***** Given entries

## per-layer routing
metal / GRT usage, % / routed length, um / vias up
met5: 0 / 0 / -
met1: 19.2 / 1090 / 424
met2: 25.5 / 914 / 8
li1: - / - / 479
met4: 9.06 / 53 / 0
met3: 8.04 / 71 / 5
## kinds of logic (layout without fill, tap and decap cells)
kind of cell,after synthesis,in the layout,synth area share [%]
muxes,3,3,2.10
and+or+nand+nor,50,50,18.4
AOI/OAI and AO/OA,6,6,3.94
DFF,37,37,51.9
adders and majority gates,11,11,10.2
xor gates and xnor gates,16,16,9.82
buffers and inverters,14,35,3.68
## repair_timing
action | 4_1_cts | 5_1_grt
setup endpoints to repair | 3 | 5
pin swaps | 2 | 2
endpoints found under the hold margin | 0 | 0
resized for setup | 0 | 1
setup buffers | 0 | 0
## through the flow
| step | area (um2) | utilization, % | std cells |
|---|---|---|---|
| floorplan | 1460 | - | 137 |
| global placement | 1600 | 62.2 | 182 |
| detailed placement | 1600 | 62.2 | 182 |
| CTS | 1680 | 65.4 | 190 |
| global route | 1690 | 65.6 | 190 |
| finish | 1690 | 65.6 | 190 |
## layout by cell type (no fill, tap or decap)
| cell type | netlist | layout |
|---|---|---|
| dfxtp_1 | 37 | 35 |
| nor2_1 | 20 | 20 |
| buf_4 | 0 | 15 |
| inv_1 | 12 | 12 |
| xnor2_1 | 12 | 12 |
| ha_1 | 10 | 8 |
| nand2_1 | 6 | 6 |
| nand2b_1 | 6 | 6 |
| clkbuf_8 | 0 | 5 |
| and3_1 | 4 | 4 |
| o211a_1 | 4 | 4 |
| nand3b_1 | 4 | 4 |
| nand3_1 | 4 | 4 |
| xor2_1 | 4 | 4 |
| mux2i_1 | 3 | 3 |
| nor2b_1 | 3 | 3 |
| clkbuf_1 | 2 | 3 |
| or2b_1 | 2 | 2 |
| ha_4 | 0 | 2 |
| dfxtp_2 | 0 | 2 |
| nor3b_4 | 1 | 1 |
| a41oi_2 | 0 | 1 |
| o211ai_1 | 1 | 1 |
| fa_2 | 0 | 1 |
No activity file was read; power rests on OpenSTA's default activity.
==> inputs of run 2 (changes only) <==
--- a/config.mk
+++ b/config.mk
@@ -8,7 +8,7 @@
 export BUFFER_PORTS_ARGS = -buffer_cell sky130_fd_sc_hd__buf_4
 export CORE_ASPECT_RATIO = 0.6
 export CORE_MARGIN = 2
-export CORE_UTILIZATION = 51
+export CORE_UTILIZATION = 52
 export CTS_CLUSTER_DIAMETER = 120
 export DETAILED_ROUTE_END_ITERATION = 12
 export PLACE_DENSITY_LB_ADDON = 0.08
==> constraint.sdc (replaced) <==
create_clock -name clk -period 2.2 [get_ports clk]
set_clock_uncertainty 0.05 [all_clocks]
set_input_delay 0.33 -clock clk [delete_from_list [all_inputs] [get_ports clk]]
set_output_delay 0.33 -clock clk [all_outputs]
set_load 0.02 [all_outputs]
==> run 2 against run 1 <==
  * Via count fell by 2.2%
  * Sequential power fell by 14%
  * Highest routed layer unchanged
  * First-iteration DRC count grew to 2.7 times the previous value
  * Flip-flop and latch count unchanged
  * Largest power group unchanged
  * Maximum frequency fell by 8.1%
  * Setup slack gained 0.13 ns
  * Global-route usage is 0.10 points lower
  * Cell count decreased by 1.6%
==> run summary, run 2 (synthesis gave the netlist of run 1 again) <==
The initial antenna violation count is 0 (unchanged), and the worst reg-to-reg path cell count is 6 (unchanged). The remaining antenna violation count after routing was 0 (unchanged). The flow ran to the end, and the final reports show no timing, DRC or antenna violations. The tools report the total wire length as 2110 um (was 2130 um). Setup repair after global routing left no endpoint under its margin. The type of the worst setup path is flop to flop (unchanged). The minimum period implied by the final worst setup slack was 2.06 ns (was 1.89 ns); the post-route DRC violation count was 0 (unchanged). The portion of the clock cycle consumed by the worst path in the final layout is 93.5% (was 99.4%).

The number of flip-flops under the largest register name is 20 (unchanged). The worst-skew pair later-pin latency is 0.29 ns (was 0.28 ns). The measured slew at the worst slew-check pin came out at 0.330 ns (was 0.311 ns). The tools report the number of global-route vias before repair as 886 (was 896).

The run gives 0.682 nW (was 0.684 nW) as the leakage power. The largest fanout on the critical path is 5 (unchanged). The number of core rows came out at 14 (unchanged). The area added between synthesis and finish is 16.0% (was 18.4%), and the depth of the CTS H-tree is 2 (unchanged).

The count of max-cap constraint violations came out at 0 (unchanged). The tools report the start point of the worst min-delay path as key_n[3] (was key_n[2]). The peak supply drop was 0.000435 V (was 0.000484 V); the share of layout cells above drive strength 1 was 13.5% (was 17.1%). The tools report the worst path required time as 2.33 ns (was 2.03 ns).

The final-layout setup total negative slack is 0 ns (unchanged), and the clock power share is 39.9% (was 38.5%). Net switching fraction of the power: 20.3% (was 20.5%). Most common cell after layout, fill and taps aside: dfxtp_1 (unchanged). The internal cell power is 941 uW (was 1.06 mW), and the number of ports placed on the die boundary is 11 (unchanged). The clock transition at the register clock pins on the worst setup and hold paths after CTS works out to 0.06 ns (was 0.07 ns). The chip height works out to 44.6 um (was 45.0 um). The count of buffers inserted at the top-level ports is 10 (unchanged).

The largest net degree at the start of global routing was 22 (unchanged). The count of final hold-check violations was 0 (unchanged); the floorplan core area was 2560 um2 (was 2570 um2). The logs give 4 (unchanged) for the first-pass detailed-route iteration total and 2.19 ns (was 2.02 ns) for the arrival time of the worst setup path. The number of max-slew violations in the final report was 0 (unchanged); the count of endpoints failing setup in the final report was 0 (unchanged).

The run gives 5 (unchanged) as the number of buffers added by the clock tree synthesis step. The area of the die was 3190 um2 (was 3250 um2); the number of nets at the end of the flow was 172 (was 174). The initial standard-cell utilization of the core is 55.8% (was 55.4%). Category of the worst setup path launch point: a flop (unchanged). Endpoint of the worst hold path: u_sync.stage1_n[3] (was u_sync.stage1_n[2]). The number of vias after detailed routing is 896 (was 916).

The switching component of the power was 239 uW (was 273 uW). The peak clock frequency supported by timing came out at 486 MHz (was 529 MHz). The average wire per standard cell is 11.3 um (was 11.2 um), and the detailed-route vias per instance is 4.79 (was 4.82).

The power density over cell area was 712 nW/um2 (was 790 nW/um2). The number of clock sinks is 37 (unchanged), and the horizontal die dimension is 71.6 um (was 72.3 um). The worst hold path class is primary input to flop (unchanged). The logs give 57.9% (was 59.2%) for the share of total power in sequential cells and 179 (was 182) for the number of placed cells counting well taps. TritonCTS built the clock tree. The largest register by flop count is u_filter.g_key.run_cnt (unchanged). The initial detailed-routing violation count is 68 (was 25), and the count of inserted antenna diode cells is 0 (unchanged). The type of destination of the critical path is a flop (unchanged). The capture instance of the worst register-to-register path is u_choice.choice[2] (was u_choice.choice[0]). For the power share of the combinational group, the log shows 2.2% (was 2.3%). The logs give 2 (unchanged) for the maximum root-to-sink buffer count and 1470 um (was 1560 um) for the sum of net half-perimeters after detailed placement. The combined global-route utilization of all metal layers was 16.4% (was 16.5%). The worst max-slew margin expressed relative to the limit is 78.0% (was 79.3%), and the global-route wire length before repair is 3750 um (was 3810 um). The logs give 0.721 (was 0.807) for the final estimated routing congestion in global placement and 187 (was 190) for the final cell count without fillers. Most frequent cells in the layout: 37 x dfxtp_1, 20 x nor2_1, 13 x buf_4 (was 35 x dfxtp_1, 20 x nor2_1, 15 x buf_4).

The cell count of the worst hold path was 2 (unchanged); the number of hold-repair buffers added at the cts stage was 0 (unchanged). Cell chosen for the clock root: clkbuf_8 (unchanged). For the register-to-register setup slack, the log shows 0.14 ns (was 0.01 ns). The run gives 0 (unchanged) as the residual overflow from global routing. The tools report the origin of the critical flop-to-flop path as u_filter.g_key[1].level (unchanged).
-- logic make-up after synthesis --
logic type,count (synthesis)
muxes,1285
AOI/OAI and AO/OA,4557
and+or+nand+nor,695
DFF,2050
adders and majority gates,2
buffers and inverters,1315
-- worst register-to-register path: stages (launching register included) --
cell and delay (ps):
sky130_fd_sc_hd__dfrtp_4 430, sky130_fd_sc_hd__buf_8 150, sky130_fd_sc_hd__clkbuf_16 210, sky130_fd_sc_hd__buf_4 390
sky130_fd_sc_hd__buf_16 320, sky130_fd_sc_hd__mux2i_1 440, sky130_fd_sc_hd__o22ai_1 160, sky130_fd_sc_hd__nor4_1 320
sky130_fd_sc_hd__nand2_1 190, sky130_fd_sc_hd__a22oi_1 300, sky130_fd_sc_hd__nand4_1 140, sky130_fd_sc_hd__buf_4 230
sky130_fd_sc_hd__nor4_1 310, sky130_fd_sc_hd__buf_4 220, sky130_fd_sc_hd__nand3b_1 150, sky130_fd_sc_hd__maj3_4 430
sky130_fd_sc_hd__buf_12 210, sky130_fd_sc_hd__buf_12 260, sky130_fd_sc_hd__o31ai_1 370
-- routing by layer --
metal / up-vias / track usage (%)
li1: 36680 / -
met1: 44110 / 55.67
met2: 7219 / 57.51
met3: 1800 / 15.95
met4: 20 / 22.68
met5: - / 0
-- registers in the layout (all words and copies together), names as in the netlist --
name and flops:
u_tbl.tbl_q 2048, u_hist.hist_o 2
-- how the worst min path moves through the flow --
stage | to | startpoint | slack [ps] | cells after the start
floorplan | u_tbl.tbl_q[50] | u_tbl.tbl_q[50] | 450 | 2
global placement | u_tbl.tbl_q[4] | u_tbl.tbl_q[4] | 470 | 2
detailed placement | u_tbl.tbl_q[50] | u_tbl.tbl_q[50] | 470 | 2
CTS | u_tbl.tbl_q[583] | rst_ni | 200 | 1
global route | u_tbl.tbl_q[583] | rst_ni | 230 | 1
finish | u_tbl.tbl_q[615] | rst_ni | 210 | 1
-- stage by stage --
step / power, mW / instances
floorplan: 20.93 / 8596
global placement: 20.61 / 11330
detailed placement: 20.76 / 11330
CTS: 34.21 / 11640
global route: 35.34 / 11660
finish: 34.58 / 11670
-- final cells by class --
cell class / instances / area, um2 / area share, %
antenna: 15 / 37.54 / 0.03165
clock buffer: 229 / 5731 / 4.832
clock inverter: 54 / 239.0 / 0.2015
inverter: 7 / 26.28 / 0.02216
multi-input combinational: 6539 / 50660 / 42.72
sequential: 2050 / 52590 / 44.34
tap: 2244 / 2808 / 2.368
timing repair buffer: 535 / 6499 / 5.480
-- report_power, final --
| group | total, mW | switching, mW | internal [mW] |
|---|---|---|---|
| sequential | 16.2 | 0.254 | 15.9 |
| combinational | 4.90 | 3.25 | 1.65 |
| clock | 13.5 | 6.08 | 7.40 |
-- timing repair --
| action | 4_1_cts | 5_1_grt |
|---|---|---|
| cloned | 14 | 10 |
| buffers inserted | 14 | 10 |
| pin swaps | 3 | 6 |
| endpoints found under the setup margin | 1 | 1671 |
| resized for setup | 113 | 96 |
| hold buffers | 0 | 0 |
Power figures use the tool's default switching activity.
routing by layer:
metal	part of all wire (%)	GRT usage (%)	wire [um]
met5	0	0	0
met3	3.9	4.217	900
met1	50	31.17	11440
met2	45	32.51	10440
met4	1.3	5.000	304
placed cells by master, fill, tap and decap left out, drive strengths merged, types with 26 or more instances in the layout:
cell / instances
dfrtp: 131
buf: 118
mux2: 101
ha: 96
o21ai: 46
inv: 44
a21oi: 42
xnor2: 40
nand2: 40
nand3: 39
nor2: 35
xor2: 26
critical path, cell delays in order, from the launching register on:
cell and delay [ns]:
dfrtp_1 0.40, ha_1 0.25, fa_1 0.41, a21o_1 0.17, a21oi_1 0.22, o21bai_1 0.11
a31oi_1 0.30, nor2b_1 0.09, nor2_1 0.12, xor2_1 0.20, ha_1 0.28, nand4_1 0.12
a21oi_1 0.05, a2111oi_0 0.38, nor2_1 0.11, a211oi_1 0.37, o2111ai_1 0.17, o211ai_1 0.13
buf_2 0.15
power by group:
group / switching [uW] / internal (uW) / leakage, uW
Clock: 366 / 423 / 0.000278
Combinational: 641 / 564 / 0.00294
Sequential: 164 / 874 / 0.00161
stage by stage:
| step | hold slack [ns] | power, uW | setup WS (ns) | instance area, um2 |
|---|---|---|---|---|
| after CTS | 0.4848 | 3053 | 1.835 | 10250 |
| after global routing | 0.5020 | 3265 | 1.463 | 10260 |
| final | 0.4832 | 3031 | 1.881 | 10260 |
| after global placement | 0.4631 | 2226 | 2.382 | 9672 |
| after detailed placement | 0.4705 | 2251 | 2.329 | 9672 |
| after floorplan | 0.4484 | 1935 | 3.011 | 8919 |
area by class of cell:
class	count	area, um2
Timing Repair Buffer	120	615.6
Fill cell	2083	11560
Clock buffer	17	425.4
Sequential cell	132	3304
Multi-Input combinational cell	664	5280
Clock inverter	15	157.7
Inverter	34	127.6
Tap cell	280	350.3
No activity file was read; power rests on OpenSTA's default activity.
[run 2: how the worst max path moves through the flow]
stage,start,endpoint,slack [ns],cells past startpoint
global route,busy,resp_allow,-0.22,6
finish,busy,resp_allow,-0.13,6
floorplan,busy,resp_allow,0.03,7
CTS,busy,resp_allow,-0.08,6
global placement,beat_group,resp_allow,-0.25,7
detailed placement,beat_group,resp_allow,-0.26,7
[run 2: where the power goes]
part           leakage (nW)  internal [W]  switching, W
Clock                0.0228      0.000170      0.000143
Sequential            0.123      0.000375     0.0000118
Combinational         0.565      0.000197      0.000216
**src/rtl/aclink_frame_tx.sv**
```systemverilog
module aclink_frame_tx #(
  parameter int TAG_W  = 16,
  parameter int SLOT_W = 20,
  parameter int NSLOT  = 12,
  parameter int PCM_W  = 16
) (
  input  logic             clk,
  input  logic             rst_n,
  input  logic             sync_i,
  input  logic             low_power_i,
  input  logic             codec_ready_i,
  input  logic [7:0]       slot_valid_i,
  input  logic [6:0]       reg_index_i,
  input  logic [15:0]      reg_data_i,
  input  logic [5:0]       dac_req_n_i,
  input  logic [PCM_W-1:0] rec_l_i,
  input  logic [PCM_W-1:0] rec_r_i,
  input  logic [PCM_W-1:0] s1_l_i,
  input  logic [PCM_W-1:0] s1_r_i,
  input  logic [PCM_W-1:0] s2_l_i,
  input  logic [PCM_W-1:0] s2_r_i,
  output logic             bit_clk_o,
  output logic             sdata_o
);
  localparam int FRAME_W = TAG_W + NSLOT * SLOT_W;
  localparam int POS_W   = $clog2(FRAME_W);
  localparam int PAD_W   = SLOT_W - PCM_W;
  localparam int RES_W   = (NSLOT - 8) * SLOT_W;

  logic [7:0]         valid_rev;
  logic [5:0]         req_rev;
  logic [TAG_W-1:0]   tag;
  logic [SLOT_W-1:0]  addr_slot, data_slot;
  logic [FRAME_W-1:0] frame_d, sh;
  logic [POS_W-1:0]   pos;
  logic               active, sync_q, sdata_q, start;

  always_comb begin
    for (int k = 0; k < 8; k++) valid_rev[7-k] = slot_valid_i[k];
    for (int k = 0; k < 6; k++) req_rev[5-k] = dac_req_n_i[k];
  end

  assign tag       = {codec_ready_i, valid_rev, {(TAG_W-9){1'b0}}};
  assign addr_slot = {1'b0, reg_index_i, req_rev, {(SLOT_W-14){1'b0}}};
  assign data_slot = slot_valid_i[1] ? {reg_data_i, {(SLOT_W-16){1'b0}}} : '0;
  assign frame_d   = {tag, addr_slot, data_slot,
                      rec_l_i, {PAD_W{1'b0}}, rec_r_i, {PAD_W{1'b0}},
                      s1_l_i,  {PAD_W{1'b0}}, s1_r_i,  {PAD_W{1'b0}},
                      s2_l_i,  {PAD_W{1'b0}}, s2_r_i,  {PAD_W{1'b0}},
                      {RES_W{1'b0}}};

  assign start = sync_i && !sync_q && !low_power_i;

  always_ff @(posedge clk or negedge rst_n) begin
    if (!rst_n) begin
      sync_q  <= 1'b0;
      active  <= 1'b0;
      pos     <= '0;
      sh      <= '0;
      sdata_q <= 1'b0;
    end else begin
      sync_q <= sync_i;
      if (low_power_i) begin
        active  <= 1'b0;
        pos     <= '0;
        sdata_q <= 1'b0;
      end else if (start) begin
        active  <= 1'b1;
        pos     <= '0;
        sdata_q <= frame_d[FRAME_W-1];
        sh      <= {frame_d[FRAME_W-2:0], 1'b0};
      end else if (active) begin
        if (pos == POS_W'(FRAME_W-1)) begin
          active  <= 1'b0;
          sdata_q <= 1'b0;
        end else begin
          pos     <= pos + 1'b1;
          sdata_q <= sh[FRAME_W-1];
          sh      <= {sh[FRAME_W-2:0], 1'b0};
        end
      end
    end
  end

  assign bit_clk_o = clk & ~low_power_i;
  assign sdata_o   = sdata_q & ~low_power_i;
endmodule


```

**********

From the entries above, return each line with the word "gates" in it.

adders and majority gates,11,11,10.2
xor gates and xnor gates,16,16,9.82
adders and majority gates,2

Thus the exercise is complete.